• _What you have to do_: Locate the line that contains "o21a_1,1,7.510" in the entries below, then repeat it and every following line through the line that contains "and3_2,1,7.510", exactly, and no others.

• _Stored records_:
▶

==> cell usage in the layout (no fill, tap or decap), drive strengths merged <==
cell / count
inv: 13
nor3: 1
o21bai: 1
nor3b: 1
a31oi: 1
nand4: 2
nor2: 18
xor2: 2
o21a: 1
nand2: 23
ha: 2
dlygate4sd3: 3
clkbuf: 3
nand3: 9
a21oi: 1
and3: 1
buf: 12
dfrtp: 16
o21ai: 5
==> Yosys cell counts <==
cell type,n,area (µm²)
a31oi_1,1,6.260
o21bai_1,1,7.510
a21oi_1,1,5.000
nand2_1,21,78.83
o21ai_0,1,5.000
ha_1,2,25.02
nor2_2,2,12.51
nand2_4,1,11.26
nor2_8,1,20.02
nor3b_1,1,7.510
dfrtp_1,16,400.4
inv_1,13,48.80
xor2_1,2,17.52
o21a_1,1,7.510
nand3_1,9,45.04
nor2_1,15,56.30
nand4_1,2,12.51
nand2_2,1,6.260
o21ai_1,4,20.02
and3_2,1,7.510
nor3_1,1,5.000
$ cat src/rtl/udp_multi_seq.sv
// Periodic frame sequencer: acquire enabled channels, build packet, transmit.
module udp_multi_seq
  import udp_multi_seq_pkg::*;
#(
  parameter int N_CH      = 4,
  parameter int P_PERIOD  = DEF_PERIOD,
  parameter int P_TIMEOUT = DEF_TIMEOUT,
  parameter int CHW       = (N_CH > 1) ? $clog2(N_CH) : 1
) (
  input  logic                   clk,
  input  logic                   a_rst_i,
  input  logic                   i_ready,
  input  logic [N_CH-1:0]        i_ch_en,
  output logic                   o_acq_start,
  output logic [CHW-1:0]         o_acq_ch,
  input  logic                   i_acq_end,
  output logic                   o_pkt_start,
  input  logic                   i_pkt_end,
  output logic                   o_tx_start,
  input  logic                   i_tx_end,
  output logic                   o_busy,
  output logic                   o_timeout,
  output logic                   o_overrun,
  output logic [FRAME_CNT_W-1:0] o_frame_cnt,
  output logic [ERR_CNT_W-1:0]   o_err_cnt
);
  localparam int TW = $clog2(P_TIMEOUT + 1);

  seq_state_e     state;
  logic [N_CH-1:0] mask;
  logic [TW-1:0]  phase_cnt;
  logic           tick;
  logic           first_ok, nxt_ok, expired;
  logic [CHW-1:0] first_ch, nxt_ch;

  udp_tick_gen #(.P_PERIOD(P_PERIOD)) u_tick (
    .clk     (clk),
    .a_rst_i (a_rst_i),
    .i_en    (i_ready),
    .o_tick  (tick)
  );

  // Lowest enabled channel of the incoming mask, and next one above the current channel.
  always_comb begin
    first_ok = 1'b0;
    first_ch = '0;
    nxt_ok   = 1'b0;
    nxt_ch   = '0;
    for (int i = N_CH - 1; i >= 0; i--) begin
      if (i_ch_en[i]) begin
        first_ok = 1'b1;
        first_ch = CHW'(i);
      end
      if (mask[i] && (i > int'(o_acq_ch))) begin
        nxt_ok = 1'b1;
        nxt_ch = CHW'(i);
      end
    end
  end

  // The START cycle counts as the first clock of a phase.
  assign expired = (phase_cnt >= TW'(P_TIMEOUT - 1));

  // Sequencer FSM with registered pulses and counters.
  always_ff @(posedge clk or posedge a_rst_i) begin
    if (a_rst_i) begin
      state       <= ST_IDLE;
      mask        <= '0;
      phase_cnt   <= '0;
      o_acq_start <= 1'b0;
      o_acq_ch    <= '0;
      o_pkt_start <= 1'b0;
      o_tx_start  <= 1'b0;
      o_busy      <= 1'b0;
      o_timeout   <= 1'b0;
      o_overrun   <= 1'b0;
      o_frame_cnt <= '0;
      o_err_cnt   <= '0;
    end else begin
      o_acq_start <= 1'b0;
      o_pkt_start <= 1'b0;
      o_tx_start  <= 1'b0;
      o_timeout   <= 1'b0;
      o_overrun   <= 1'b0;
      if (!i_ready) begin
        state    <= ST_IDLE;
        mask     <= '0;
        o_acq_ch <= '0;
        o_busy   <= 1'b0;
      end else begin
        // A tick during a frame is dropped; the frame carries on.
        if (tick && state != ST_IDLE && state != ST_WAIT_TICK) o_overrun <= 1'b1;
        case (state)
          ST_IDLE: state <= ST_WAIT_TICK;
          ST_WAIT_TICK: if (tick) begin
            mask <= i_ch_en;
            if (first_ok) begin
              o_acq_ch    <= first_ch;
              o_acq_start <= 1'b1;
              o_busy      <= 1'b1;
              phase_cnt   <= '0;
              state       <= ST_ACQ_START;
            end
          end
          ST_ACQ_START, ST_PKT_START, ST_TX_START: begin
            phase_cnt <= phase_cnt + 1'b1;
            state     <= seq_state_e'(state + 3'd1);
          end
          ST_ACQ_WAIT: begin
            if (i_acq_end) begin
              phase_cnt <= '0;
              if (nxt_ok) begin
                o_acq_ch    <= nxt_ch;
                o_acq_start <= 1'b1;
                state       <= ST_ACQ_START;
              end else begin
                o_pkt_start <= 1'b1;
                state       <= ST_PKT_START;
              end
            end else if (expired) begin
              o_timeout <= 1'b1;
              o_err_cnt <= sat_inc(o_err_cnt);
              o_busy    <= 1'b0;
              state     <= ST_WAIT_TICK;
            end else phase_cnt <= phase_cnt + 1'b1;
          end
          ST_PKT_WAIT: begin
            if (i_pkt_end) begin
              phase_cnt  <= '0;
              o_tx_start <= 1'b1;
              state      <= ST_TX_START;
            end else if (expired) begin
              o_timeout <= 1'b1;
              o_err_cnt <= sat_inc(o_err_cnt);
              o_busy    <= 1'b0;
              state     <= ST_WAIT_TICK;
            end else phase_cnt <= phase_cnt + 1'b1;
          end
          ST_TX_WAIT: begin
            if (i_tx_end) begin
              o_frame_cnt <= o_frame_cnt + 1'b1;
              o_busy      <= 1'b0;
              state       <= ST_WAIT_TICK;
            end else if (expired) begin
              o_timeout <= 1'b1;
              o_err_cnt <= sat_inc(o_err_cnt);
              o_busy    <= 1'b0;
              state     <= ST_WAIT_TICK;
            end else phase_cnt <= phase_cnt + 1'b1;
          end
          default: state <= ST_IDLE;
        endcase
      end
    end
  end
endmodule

◀
▶

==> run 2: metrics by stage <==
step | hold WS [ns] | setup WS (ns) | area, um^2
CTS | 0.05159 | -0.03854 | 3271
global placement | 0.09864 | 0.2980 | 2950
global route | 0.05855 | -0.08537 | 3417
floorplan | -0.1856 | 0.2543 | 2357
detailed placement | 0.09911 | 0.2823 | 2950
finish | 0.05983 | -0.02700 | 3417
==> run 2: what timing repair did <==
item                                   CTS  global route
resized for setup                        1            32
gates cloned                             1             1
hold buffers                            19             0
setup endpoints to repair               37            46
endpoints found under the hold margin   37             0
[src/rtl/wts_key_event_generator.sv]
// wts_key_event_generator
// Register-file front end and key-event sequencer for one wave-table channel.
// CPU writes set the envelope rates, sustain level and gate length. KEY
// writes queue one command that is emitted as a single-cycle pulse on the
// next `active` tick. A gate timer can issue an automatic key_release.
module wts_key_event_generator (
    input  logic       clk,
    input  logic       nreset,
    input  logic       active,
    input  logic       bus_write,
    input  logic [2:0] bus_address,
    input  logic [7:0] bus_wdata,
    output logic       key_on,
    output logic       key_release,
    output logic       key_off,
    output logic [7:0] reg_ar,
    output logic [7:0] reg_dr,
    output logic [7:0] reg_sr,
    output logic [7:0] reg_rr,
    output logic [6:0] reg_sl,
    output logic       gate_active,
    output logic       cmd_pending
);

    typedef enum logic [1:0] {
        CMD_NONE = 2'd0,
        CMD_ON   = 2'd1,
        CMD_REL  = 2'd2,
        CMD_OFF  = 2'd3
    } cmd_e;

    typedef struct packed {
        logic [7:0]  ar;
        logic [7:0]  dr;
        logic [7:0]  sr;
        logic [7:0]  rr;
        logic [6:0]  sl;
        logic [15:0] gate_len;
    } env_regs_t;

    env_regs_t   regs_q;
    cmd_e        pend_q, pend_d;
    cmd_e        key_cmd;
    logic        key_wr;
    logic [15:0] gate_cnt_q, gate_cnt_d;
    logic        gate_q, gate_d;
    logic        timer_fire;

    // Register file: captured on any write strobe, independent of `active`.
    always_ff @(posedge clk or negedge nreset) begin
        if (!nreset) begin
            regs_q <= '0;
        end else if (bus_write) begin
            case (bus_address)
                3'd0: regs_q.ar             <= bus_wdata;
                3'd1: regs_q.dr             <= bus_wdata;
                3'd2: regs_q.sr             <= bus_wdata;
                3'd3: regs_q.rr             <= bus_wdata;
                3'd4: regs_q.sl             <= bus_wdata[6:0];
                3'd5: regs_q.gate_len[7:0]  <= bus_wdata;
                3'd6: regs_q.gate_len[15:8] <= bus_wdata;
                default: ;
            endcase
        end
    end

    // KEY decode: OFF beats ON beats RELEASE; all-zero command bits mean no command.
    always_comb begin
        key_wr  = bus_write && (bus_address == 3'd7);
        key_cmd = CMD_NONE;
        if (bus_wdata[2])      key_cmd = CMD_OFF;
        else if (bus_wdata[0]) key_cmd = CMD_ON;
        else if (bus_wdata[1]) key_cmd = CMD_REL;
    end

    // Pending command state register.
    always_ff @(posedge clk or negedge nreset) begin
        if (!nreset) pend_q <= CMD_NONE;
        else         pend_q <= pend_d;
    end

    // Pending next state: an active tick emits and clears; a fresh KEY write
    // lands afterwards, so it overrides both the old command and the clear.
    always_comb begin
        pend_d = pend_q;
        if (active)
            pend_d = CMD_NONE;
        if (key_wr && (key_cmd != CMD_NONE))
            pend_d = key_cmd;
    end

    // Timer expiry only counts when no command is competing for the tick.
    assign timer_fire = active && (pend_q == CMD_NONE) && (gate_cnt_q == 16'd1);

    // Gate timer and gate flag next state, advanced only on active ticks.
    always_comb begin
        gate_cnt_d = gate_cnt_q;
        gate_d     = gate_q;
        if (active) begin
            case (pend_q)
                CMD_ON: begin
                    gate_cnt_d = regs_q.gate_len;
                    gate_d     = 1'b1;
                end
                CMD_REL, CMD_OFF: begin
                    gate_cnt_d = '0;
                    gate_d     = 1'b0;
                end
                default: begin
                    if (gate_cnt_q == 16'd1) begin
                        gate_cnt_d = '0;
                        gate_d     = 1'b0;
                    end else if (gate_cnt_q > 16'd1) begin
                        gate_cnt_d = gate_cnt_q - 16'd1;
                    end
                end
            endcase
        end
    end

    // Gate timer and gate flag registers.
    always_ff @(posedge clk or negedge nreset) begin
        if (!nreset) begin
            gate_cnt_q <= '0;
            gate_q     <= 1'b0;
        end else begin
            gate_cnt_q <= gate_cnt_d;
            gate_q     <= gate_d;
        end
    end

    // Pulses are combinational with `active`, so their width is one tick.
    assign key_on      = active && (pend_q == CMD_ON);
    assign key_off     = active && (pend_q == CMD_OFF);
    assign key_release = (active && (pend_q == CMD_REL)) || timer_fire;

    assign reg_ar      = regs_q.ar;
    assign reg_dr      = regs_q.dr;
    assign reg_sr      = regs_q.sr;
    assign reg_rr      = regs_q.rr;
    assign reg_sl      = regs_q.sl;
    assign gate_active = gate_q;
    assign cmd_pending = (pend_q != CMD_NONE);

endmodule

◀

• _Result of the task_:
o21a_1,1,7.510
nand3_1,9,45.04
nor2_1,15,56.30
nand4_1,2,12.51
nand2_2,1,6.260
o21ai_1,4,20.02
and3_2,1,7.510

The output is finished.